Stored data entries:
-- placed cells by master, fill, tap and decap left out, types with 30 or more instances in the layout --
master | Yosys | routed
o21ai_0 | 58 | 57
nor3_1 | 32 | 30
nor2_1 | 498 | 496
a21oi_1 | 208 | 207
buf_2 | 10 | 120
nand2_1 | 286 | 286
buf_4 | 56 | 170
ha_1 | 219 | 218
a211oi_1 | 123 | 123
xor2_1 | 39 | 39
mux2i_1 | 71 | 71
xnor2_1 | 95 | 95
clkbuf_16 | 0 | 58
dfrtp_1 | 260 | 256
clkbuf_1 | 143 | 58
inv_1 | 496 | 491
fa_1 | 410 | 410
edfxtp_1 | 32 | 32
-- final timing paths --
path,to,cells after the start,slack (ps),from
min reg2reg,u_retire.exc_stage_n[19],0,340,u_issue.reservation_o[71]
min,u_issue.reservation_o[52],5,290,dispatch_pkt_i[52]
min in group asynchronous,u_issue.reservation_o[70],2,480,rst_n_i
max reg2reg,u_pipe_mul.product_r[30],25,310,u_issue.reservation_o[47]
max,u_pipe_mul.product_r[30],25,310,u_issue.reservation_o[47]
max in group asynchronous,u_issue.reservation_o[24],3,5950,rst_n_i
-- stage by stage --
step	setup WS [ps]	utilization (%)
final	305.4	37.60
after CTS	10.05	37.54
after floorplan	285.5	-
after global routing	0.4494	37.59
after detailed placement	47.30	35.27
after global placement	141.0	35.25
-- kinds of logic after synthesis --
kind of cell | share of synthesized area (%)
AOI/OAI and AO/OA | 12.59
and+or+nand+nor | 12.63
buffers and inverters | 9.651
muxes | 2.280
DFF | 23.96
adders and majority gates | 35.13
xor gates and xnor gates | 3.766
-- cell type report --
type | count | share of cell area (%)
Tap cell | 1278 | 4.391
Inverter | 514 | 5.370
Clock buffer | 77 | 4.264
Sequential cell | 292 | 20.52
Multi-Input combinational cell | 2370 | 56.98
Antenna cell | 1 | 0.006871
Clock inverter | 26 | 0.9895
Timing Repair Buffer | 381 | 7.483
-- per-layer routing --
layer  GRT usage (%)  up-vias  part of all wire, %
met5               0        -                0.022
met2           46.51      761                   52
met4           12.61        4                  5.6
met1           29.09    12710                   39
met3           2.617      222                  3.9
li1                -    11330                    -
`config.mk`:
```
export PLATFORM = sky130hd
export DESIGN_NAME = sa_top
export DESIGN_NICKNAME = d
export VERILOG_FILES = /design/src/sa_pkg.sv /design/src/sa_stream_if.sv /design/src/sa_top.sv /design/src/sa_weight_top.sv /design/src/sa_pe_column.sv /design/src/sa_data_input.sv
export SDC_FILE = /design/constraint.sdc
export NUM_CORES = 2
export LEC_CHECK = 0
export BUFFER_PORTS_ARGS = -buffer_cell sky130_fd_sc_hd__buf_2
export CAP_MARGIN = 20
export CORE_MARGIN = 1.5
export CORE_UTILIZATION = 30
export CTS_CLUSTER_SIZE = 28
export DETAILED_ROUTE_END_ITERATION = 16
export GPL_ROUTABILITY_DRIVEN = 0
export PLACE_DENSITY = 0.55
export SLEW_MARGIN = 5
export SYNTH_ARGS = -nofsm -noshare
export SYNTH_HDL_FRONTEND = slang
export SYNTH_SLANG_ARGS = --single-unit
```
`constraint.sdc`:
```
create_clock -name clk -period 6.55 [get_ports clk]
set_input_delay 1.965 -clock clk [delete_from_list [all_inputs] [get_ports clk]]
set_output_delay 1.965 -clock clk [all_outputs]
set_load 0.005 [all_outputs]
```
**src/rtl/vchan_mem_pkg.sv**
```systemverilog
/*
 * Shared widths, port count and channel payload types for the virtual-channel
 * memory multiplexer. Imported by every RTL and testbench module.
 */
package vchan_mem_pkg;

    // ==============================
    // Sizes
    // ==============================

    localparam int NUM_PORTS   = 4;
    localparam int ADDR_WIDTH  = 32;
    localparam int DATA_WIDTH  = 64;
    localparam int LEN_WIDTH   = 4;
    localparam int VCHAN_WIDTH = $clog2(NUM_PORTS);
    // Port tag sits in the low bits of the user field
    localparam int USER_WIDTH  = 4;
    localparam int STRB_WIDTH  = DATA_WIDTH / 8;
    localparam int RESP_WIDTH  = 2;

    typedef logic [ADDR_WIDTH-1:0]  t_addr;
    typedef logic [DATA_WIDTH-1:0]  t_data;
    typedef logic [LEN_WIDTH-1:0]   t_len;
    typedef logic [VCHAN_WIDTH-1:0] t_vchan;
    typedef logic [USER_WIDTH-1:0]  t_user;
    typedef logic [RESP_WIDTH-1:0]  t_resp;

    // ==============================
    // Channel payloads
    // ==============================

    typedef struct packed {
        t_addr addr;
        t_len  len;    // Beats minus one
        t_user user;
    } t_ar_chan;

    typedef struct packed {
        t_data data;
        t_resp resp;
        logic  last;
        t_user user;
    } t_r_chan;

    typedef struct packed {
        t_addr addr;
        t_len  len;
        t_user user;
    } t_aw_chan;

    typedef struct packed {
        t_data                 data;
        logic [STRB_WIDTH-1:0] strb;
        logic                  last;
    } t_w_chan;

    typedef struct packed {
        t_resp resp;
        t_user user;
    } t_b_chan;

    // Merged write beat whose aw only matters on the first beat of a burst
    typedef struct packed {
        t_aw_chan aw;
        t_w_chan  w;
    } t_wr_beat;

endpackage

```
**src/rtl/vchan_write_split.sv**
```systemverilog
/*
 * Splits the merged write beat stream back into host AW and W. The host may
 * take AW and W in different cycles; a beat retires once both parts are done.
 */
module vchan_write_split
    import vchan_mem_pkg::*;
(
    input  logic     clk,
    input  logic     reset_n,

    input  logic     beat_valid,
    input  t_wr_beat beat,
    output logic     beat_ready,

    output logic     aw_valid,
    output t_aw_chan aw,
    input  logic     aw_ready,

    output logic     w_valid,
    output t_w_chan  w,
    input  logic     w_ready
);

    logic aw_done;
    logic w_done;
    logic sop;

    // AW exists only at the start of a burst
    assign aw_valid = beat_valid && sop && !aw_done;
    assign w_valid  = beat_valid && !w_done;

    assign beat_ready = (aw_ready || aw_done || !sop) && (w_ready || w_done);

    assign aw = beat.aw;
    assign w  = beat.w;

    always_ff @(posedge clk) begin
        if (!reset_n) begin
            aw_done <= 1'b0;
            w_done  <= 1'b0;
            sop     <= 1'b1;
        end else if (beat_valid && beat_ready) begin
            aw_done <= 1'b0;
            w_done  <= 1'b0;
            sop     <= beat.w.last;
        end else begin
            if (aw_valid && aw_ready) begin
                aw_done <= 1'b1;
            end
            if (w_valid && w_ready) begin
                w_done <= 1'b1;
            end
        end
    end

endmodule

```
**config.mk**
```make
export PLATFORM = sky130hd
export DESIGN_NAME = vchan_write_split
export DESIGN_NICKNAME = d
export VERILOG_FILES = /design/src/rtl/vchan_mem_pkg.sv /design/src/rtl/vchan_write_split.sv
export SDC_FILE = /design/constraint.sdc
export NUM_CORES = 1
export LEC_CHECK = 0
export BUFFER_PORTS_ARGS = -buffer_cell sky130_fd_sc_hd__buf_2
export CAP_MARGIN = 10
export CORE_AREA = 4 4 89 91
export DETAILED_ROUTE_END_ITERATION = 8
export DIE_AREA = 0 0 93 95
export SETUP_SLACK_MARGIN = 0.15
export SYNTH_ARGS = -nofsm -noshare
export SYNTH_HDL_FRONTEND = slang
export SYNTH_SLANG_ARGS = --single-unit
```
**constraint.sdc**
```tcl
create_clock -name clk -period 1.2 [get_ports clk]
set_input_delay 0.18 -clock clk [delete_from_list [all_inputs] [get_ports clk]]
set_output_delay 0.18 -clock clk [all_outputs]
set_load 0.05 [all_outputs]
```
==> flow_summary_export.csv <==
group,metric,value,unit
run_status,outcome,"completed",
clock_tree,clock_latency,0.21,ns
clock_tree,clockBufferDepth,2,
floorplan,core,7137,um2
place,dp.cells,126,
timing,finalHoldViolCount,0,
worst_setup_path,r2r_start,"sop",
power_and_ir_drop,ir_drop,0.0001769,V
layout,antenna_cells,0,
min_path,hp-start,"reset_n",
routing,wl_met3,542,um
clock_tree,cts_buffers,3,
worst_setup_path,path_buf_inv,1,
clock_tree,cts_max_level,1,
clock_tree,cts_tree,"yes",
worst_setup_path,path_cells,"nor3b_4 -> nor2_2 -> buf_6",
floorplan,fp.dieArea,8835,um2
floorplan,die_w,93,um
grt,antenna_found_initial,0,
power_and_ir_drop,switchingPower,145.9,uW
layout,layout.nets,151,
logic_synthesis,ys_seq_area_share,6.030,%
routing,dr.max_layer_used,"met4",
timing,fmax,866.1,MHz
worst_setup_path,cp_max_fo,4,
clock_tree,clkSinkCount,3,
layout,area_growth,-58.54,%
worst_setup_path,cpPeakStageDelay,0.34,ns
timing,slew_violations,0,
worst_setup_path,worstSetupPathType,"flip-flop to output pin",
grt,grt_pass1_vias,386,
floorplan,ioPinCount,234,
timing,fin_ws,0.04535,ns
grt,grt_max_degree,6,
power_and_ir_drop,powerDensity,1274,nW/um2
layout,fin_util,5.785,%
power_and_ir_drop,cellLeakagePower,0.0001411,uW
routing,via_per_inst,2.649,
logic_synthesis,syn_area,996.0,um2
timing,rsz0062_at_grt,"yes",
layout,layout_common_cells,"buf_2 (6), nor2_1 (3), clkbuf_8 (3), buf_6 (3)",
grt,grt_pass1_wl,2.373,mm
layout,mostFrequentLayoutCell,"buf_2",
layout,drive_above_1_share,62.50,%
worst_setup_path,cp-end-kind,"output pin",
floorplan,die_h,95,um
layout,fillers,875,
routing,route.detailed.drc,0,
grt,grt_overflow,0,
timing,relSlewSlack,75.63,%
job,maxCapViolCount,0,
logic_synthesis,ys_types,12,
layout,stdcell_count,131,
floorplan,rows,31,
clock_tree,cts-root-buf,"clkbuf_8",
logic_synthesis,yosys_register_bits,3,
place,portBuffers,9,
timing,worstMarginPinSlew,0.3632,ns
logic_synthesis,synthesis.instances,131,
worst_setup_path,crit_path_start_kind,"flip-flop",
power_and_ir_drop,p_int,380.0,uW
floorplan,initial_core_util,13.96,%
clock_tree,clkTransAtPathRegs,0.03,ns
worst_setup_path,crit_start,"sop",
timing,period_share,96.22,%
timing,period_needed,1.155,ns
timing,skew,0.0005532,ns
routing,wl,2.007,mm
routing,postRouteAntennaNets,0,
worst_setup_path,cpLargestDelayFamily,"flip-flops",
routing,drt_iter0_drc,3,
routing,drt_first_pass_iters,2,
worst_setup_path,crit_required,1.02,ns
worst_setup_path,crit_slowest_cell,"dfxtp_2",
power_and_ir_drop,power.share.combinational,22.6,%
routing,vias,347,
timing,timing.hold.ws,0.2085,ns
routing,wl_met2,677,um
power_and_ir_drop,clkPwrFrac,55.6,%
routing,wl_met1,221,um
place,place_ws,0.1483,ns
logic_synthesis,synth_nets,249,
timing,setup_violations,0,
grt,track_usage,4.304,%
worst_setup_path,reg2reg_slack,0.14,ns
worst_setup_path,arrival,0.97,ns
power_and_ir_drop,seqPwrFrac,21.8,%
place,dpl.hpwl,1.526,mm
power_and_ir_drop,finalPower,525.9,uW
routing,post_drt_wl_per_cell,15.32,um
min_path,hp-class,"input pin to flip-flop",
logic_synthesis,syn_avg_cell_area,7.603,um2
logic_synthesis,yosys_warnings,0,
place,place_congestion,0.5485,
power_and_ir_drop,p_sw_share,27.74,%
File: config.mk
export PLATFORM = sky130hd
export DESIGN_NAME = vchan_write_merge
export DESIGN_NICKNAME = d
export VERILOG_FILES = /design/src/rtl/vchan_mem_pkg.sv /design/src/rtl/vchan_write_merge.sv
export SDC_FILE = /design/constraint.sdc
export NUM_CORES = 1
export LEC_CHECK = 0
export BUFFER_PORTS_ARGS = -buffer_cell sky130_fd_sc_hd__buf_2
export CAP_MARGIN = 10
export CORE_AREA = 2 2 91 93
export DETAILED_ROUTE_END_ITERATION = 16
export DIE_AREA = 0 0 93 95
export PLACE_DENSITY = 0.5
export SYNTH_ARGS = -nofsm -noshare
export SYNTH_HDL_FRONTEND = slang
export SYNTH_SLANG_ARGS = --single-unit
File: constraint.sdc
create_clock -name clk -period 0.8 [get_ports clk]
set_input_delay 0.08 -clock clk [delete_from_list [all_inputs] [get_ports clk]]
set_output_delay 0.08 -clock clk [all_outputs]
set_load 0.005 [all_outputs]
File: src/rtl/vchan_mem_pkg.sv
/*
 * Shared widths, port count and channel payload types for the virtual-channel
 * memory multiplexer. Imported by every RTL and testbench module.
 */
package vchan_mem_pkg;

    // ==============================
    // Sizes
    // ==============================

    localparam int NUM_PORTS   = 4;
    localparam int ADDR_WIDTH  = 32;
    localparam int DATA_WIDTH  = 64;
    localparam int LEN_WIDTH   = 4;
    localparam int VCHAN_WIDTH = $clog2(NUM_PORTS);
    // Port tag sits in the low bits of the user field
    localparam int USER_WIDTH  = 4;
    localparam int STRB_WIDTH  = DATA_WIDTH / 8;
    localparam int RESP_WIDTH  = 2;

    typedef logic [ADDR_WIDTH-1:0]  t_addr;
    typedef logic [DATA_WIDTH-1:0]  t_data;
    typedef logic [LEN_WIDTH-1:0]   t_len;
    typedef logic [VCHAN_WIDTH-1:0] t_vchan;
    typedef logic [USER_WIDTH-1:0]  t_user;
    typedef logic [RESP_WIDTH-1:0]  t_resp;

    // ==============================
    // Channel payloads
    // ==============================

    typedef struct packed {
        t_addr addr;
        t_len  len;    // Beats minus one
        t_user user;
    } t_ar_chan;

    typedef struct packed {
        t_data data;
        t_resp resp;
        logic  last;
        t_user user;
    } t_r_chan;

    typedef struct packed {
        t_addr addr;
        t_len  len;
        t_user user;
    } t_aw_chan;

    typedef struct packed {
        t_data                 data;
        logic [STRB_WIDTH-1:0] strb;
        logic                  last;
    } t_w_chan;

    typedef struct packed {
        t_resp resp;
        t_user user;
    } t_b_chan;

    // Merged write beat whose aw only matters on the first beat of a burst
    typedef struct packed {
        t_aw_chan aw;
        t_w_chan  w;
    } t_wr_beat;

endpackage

■ **ACTIVITY**
Using the records above, restate word for word the lines from the one with "path,to,cells after the start,slack (ps),from" through the one with "kind of cell | share of synthesized area (%)", both included.

■ **WRITTEN RESPONSE**
path,to,cells after the start,slack (ps),from
min reg2reg,u_retire.exc_stage_n[19],0,340,u_issue.reservation_o[71]
min,u_issue.reservation_o[52],5,290,dispatch_pkt_i[52]
min in group asynchronous,u_issue.reservation_o[70],2,480,rst_n_i
max reg2reg,u_pipe_mul.product_r[30],25,310,u_issue.reservation_o[47]
max,u_pipe_mul.product_r[30],25,310,u_issue.reservation_o[47]
max in group asynchronous,u_issue.reservation_o[24],3,5950,rst_n_i
-- stage by stage --
step	setup WS [ps]	utilization (%)
final	305.4	37.60
after CTS	10.05	37.54
after floorplan	285.5	-
after global routing	0.4494	37.59
after detailed placement	47.30	35.27
after global placement	141.0	35.25
-- kinds of logic after synthesis --
kind of cell | share of synthesized area (%)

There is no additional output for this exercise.